Introduction to forecasting with FB Prophet

Python

Prophet is a forecasting tool developed by Facebook to quickly forecast time series data, available in R and Python. In this post I'll walk you through a quick example of how to forecast U.S. candy sales using Prophet and Python.

First, we'll read in the data, which shows the 'industrial production index', or INDPRO (detail here) for candy in the U.S. You can download the data in our github repository here.

#import libraries
import pandas as pd
import numpy as np
import matplotlib.pyplot as plt
from fbprophet import Prophet
#read in and preview our data
df = pd.read_csv('./datasets/candy_production.csv')
df.head()

	observation_date	IPG3113N
0	1972-01-01	85.6945
1	1972-02-01	71.8200
2	1972-03-01	66.0229
3	1972-04-01	64.5645
4	1972-05-01	65.0100

Great, so as we can see, we now have data showing U.S. candy production (normalized against 2012=100 in this dataset), which we can use as an input for our time series forecasting model with Prophet. Next, we'll need to do a little bit of cleaning to prep the data for Prophet.

#rename date column ds, value column y per Prohet specs
df.rename(columns={'observation_date': 'ds'}, inplace=True)
df.rename(columns={'IPG3113N': 'y'}, inplace=True)
#ensure our ds value is truly datetime
df['ds'] = pd.to_datetime(df['ds'])
#filtering here on >=1995, just to pull the last ~20 years of production information
start_date = '01-01-1995'
mask = (df['ds'] > start_date)
df = df.loc[mask]

Next, we can load our dataframe, df, into Prophet, and set a window for # of days we want it to predict

#initialize Prophet
m = Prophet()
#point towards dataframe
m.fit(df)
#set future prediction window of 2 years
future = m.make_future_dataframe(periods=730)
#preview our data -- note that Prophet is only showing future dates (not values), as we need to call the prediction method still
future.tail()

	ds
996	2019-07-28
997	2019-07-29
998	2019-07-30
999	2019-07-31
1000	2019-08-01

Next, we can call the predict method, which will assign each row in our 'future' dataframe a predicted value, which it names yhat. Additionally, it will show lower/upper bounds of uncertainty, called yhat_lower and yhat_upper.

forecast = m.predict(future)
forecast[['ds', 'yhat', 'yhat_lower', 'yhat_upper']].tail()
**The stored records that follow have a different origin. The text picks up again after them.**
$ cat src/rtl/single_wire_uart_with_rx_fifo_top.sv
// Half-duplex 8N1 serial port on one shared line with a receive byte FIFO.
//
// Input channel: one beat per clock tick of the bit timer, carrying an
// operation (none, transmit, receive, read, peek, flush), the sampled line
// level, the byte to send and the receive timeout in ms. Operations that
// arrive while a transmit or receive runs are ignored.
// Output channel: exactly one result beat per input beat, in order: line
// level and direction, read byte and valid, receive event, FIFO fill count,
// sticky overflow and busy.
// A result is registered in the bit-timer stage, whose FIFO read has registered
// data, and then in the result queue. Throughput: one beat per cycle while the
// output drains. A stalled output fills a three-entry result queue; input is
// stalled once the queue and the work stage together hold three beats.
// Configuration: bit_time, latency_comp, ticks_per_ms, written at any index
// 0..2 while the block is idle, which the user must keep to, as the block
// does not enforce it; the first-sample delay is derived through third_q, fd_q.
// Reset: registers take their defaults, the FIFO is empty, the line is an
// input and no result is pending. Stored bytes need no clearing.
module single_wire_uart_with_rx_fifo_top #(
  parameter int unsigned FIFO_DEPTH = 64
) (
  input  logic                             clk_i,
  input  logic                             rst_ni,
  input  logic                             in_valid_i,
  output logic                             in_stall_o,
  input  swuart_pkg::swuart_in_t           in_data_i,
  output logic                             out_valid_o,
  input  logic                             out_stall_i,
  output swuart_pkg::swuart_out_t          out_data_o,
  input  logic                             cfg_we_i,
  input  logic [swuart_pkg::CFG_IDX_W-1:0] cfg_idx_i,
  input  logic [swuart_pkg::CFG_W-1:0]     cfg_wdata_i
);

  import swuart_pkg::*;

  localparam int unsigned IDX_W = (FIFO_DEPTH > 1) ? $clog2(FIFO_DEPTH) : 1;

  logic             in_acc;
  logic             res_valid;
  swuart_out_t      res, push_data;
  logic             mem_we, mem_re;
  logic [IDX_W-1:0] mem_waddr, mem_raddr;
  logic [7:0]       mem_wdata, mem_rdata;

  assign in_acc = in_valid_i && !in_stall_o;

  swuart_ctrl #(
    .FIFO_DEPTH (FIFO_DEPTH),
    .IDX_W      (IDX_W)
  ) u_ctrl (
    .clk_i       (clk_i),
    .rst_ni      (rst_ni),
    .cfg_we_i    (cfg_we_i),
    .cfg_idx_i   (cfg_idx_i),
    .cfg_wdata_i (cfg_wdata_i),
    .in_acc_i    (in_acc),
    .in_data_i   (in_data_i),
    .res_valid_o (res_valid),
    .res_o       (res),
    .mem_we_o    (mem_we),
    .mem_waddr_o (mem_waddr),
    .mem_wdata_o (mem_wdata),
    .mem_re_o    (mem_re),
    .mem_raddr_o (mem_raddr)
  );

  swuart_mem #(
    .FIFO_DEPTH (FIFO_DEPTH),
    .IDX_W      (IDX_W)
  ) u_mem (
    .clk_i   (clk_i),
    .we_i    (mem_we),
    .waddr_i (mem_waddr),
    .wdata_i (mem_wdata),
    .re_i    (mem_re),
    .raddr_i (mem_raddr),
    .rdata_o (mem_rdata)
  );

  always_comb begin
    push_data           = res;
    push_data.read_data = res.read_valid ? mem_rdata : 8'd0;
  end

  swuart_outq u_outq (
    .clk_i       (clk_i),
    .rst_ni      (rst_ni),
    .push_i      (res_valid),
    .push_data_i (push_data),
    .in_stall_o  (in_stall_o),
    .out_valid_o (out_valid_o),
    .out_stall_i (out_stall_i),
    .out_data_o  (out_data_o)
  );

endmodule
==> config.mk <==
export PLATFORM = sky130hd
export DESIGN_NAME = seven_segment_mux_with_key_scan
export DESIGN_NICKNAME = d
export VERILOG_FILES = /design/src/rtl/ssmks_pkg.sv /design/src/rtl/seven_segment_mux_with_key_scan.sv /design/src/rtl/ssmks_scan.sv
export VERILOG_INCLUDE_DIRS = /design/src /design/src/rtl
export SDC_FILE = /design/constraint.sdc
export NUM_CORES = 1
export LEC_CHECK = 0
export ABC_AREA = 1
export BUFFER_PORTS_ARGS = -buffer_cell sky130_fd_sc_hd__buf_2
export CAP_MARGIN = 40
export CORE_ASPECT_RATIO = 0.9
export CORE_MARGIN = 2
export CORE_UTILIZATION = 63
export DETAILED_ROUTE_END_ITERATION = 10
export PLACE_DENSITY_LB_ADDON = 0.08
export SLEW_MARGIN = 40
export SYNTH_ARGS = -nofsm -noshare
export SYNTH_HDL_FRONTEND = slang
export SYNTH_SLANG_ARGS = --single-unit
==> constraint.sdc <==
create_clock -name clk -period 2.9 [get_ports clk]
set_input_delay 0.58 -clock clk [delete_from_list [all_inputs] [get_ports clk]]
set_output_delay 0.58 -clock clk [all_outputs]
set_load 0.005 [all_outputs]
`src/hw/rtl/vns_pkg.sv`:
```
// ----------------------------------------------------------------------------
// vns_pkg
// Shared types, widths and constants for the Voronoi nearest-site shader.
// ----------------------------------------------------------------------------
package vns_pkg;

    // Port field widths
    localparam int SITE_IDX_W     = 9;
    localparam int COORD_W        = 15;
    localparam int PAL_W          = 6;
    localparam int SHADE_W        = 8;
    localparam int SITE_COUNT_W   = 10;
    localparam int COLOUR_COUNT_W = 7;

    localparam int S_TDATA_W  = 48;   // 45 bits of fields, zero filled
    localparam int M_TDATA_W  = 24;   // 17 bits of fields, zero filled
    localparam int CFG_IDX_W  = 1;
    localparam int CFG_DATA_W = 10;

    // Parameter defaults
    localparam int MAX_SITES_DEF  = 512;
    localparam int COORD_BITS_DEF = 15;

    // Shade arithmetic: 50 + floor(pal * 175 / cc), capped at 225
    localparam int DIVIDEND_W = 14;   // 63 * 175 = 11025
    localparam int DIVISOR_W  = COLOUR_COUNT_W;
    localparam logic [DIVIDEND_W-1:0] SHADE_BASE = DIVIDEND_W'(50);
    localparam logic [DIVIDEND_W-1:0] SHADE_SPAN = DIVIDEND_W'(175);
    localparam logic [SHADE_W-1:0]    SHADE_MAX  = SHADE_W'(225);

    // Item kind carried on s_tuser
    typedef enum logic {
        OP_LOAD  = 1'b0,
        OP_QUERY = 1'b1
    } op_t;

    // Configuration register indexes
    typedef enum logic [CFG_IDX_W-1:0] {
        CFG_SITE_COUNT   = 1'b0,
        CFG_COLOUR_COUNT = 1'b1
    } cfg_idx_t;

    // Top level sequencer
    typedef enum logic [1:0] {
        ST_IDLE,
        ST_SCAN,
        ST_DIV,
        ST_EMIT
    } state_t;

    // Scanner status
    typedef struct packed {
        logic busy;
        logic done;
    } scan_stat_t;

    // Divider request
    typedef struct packed {
        logic                  start;
        logic [DIVIDEND_W-1:0] dividend;
        logic [DIVISOR_W-1:0]  divisor;
    } div_req_t;

endpackage

```
`src/hw/rtl/vns_scan.sv`:
```
// ----------------------------------------------------------------------------
// vns_scan
// Site scanner: reads one site per cycle, pipelines the squared distance
// and keeps the running minimum (lower index wins on ties).
// ----------------------------------------------------------------------------
module vns_scan #(
    parameter int MAX_SITES  = vns_pkg::MAX_SITES_DEF,
    parameter int COORD_BITS = vns_pkg::COORD_BITS_DEF
) (
    input  logic                             aclk,
    input  logic                             aresetn,
    input  logic                             start,
    input  logic [COORD_BITS-1:0]            qx,
    input  logic [COORD_BITS-1:0]            qy,
    input  logic [$clog2(MAX_SITES+1)-1:0]   count,
    output logic                             ram_re,
    output logic [$clog2(MAX_SITES)-1:0]     ram_raddr,
    input  logic [2*COORD_BITS+vns_pkg::PAL_W-1:0] ram_rdata,
    output vns_pkg::scan_stat_t              stat,
    output logic [$clog2(MAX_SITES)-1:0]     best_site,
    output logic [vns_pkg::PAL_W-1:0]        best_pal
);

    localparam int AW = $clog2(MAX_SITES);
    localparam int CW = $clog2(MAX_SITES + 1);
    localparam int SW = 2 * COORD_BITS;     // one square
    localparam int DW = 2 * COORD_BITS + 1; // sum of squares
    localparam int PW = vns_pkg::PAL_W;

    // Issue
    logic                  iss_reg, iss_next;
    logic [CW-1:0]         addr_reg, addr_next;
    logic [CW-1:0]         n_reg;
    logic [COORD_BITS-1:0] qx_reg, qy_reg;
    logic                  iss_last;

    // Read data stage
    logic          p0_valid_reg, p0_last_reg;
    logic [AW-1:0] p0_idx_reg;

    // Abs diff stage
    logic                  s1_valid_reg, s1_last_reg;
    logic [AW-1:0]         s1_idx_reg;
    logic [COORD_BITS-1:0] s1_dx_reg, s1_dy_reg;
    logic [PW-1:0]         s1_pal_reg;

    // Square stage
    logic          s2_valid_reg, s2_last_reg;
    logic [AW-1:0] s2_idx_reg;
    logic [SW-1:0] s2_sqx_reg, s2_sqy_reg;
    logic [PW-1:0] s2_pal_reg;

    // Sum stage
    logic          s3_valid_reg, s3_last_reg;
    logic [AW-1:0] s3_idx_reg;
    logic [DW-1:0] s3_dist_reg;
    logic [PW-1:0] s3_pal_reg;

    // Running best
    logic [DW-1:0] best_dist_reg;
    logic [AW-1:0] best_idx_reg;
    logic [PW-1:0] best_pal_reg;
    logic          done_reg;
    logic          take;

    logic [COORD_BITS-1:0] rd_x, rd_y;
    logic [PW-1:0]         rd_pal;

    assign rd_x   = ram_rdata[COORD_BITS-1:0];
    assign rd_y   = ram_rdata[2*COORD_BITS-1:COORD_BITS];
    assign rd_pal = ram_rdata[2*COORD_BITS+PW-1:2*COORD_BITS];

    assign iss_last = ((addr_reg + CW'(1)) == n_reg);

    always_comb begin
        iss_next  = iss_reg;
        addr_next = addr_reg;
        if (start) begin
            iss_next  = 1'b1;
            addr_next = '0;
        end else if (iss_reg) begin
            addr_next = addr_reg + CW'(1);
            if (iss_last) begin
                iss_next = 1'b0;
            end
        end
    end

    assign ram_re    = iss_reg;
    assign ram_raddr = addr_reg[AW-1:0];

    assign take = (s3_idx_reg == '0) || (s3_dist_reg < best_dist_reg);

    always_ff @(posedge aclk) begin
        if (!aresetn) begin
            iss_reg      <= 1'b0;
            addr_reg     <= '0;
            p0_valid_reg <= 1'b0;
            s1_valid_reg <= 1'b0;
            s2_valid_reg <= 1'b0;
            s3_valid_reg <= 1'b0;
            done_reg     <= 1'b0;
        end else begin
            iss_reg      <= iss_next;
            addr_reg     <= addr_next;
            p0_valid_reg <= iss_reg;
            s1_valid_reg <= p0_valid_reg;
            s2_valid_reg <= s1_valid_reg;
            s3_valid_reg <= s2_valid_reg;
            done_reg     <= s3_valid_reg && s3_last_reg;
        end
    end

    always_ff @(posedge aclk) begin
        if (start) begin
            qx_reg <= qx;
            qy_reg <= qy;
            n_reg  <= count;
        end
        p0_last_reg <= iss_last;
        p0_idx_reg  <= addr_reg[AW-1:0];

        s1_last_reg <= p0_last_reg;
        s1_idx_reg  <= p0_idx_reg;
        s1_dx_reg   <= (rd_x >= qx_reg) ? (rd_x - qx_reg) : (qx_reg - rd_x);
        s1_dy_reg   <= (rd_y >= qy_reg) ? (rd_y - qy_reg) : (qy_reg - rd_y);
        s1_pal_reg  <= rd_pal;

        s2_last_reg <= s1_last_reg;
        s2_idx_reg  <= s1_idx_reg;
        s2_sqx_reg  <= SW'(s1_dx_reg) * SW'(s1_dx_reg);
        s2_sqy_reg  <= SW'(s1_dy_reg) * SW'(s1_dy_reg);
        s2_pal_reg  <= s1_pal_reg;

        s3_last_reg <= s2_last_reg;
        s3_idx_reg  <= s2_idx_reg;
        s3_dist_reg <= DW'(s2_sqx_reg) + DW'(s2_sqy_reg);
        s3_pal_reg  <= s2_pal_reg;

        if (s3_valid_reg && take) begin
            best_dist_reg <= s3_dist_reg;
            best_idx_reg  <= s3_idx_reg;
            best_pal_reg  <= s3_pal_reg;
        end
    end

    assign stat.busy = iss_reg || p0_valid_reg || s1_valid_reg || s2_valid_reg
                       || s3_valid_reg;
    assign stat.done = done_reg;
    assign best_site = best_idx_reg;
    assign best_pal  = best_pal_reg;

endmodule

```
--- src/hw/rtl/vns_div.sv ---
// ----------------------------------------------------------------------------
// vns_div
// Restoring divider, one quotient bit per cycle.
// ----------------------------------------------------------------------------
module vns_div (
    input  logic                           aclk,
    input  logic                           aresetn,
    input  vns_pkg::div_req_t              req,
    output logic                           done,
    output logic [vns_pkg::DIVIDEND_W-1:0] quotient
);

    localparam int QW = vns_pkg::DIVIDEND_W;
    localparam int DW = vns_pkg::DIVISOR_W;
    localparam int CNT_W = $clog2(QW + 1);

    logic             busy_reg, busy_next;
    logic             done_reg, done_next;
    logic [CNT_W-1:0] cnt_reg, cnt_next;
    logic [DW-1:0]    rem_reg, rem_next;
    logic [QW-1:0]    quo_reg, quo_next;
    logic [DW-1:0]    dsr_reg, dsr_next;
    logic [DW:0]      trial;
    logic             fits;

    always_comb begin
        trial     = {rem_reg, quo_reg[QW-1]};
        fits      = (trial >= {1'b0, dsr_reg});
        busy_next = busy_reg;
        done_next = 1'b0;
        cnt_next  = cnt_reg;
        rem_next  = rem_reg;
        quo_next  = quo_reg;
        dsr_next  = dsr_reg;
        if (req.start) begin
            busy_next = 1'b1;
            cnt_next  = CNT_W'(QW);
            rem_next  = '0;
            quo_next  = req.dividend;
            dsr_next  = req.divisor;
        end else if (busy_reg) begin
            rem_next = fits ? DW'(trial - {1'b0, dsr_reg}) : trial[DW-1:0];
            quo_next = {quo_reg[QW-2:0], fits};
            cnt_next = cnt_reg - CNT_W'(1);
            if (cnt_reg == CNT_W'(1)) begin
                busy_next = 1'b0;
                done_next = 1'b1;
            end
        end
    end

    always_ff @(posedge aclk) begin
        if (!aresetn) begin
            busy_reg <= 1'b0;
            done_reg <= 1'b0;
            cnt_reg  <= '0;
        end else begin
            busy_reg <= busy_next;
            done_reg <= done_next;
            cnt_reg  <= cnt_next;
        end
        rem_reg <= rem_next;
        quo_reg <= quo_next;
        dsr_reg <= dsr_next;
    end

    assign done     = done_reg;
    assign quotient = quo_reg;

endmodule

--- config.mk ---
export PLATFORM = sky130hd
export DESIGN_NAME = vns_div
export DESIGN_NICKNAME = d
export VERILOG_FILES = /design/src/hw/rtl/vns_pkg.sv /design/src/hw/rtl/vns_div.sv
export SDC_FILE = /design/constraint.sdc
export NUM_CORES = 1
export LEC_CHECK = 0
export BUFFER_PORTS_ARGS = -buffer_cell sky130_fd_sc_hd__buf_2
export CAP_MARGIN = 20
export CORE_UTILIZATION = 58
export CTS_CLUSTER_DIAMETER = 150
export CTS_CLUSTER_SIZE = 20
export DETAILED_ROUTE_END_ITERATION = 16
export PLACE_DENSITY = 0.84
export SKIP_LAST_GASP = 1
export SLEW_MARGIN = 30
export SYNTH_ARGS = -nofsm -noshare
export SYNTH_HDL_FRONTEND = slang
export SYNTH_SLANG_ARGS = --single-unit
--- constraint.sdc ---
create_clock -name aclk -period 3.2 [get_ports aclk]
set_clock_uncertainty 0.2 [all_clocks]
set_input_delay 0.64 -clock aclk [delete_from_list [all_inputs] [get_ports aclk]]
set_output_delay 0.64 -clock aclk [all_outputs]
set_load 0.1 [all_outputs]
	ds	yhat	yhat_lower	yhat_upper
996	2019-07-28	117.796140	111.591576	123.519210
997	2019-07-29	117.016641	110.999394	122.908126
998	2019-07-30	116.001765	109.887603	122.016393
999	2019-07-31	114.757009	108.375085	121.465374
1000	2019-08-01	113.293294	107.234872	119.295134

We now have an initial time series forecast using Prophet, we can plot the results as shown below:

fig1 = m.plot(forecast)
fig1

fig2 = m.plot_components(forecast)
fig2

Here we can see at a high-level production is expected to continue it's upward trend over the next couple of years. Additionally, we can see the spikes in production for the various U.S. holidays (Valentine's Day, Halloween, Christmas). The Jupyter notebook used in this exercise can be found in our github repository here.

For more in depth reading, would recommend checking out the docs, as they're pretty easy to understand with additional detail/examples.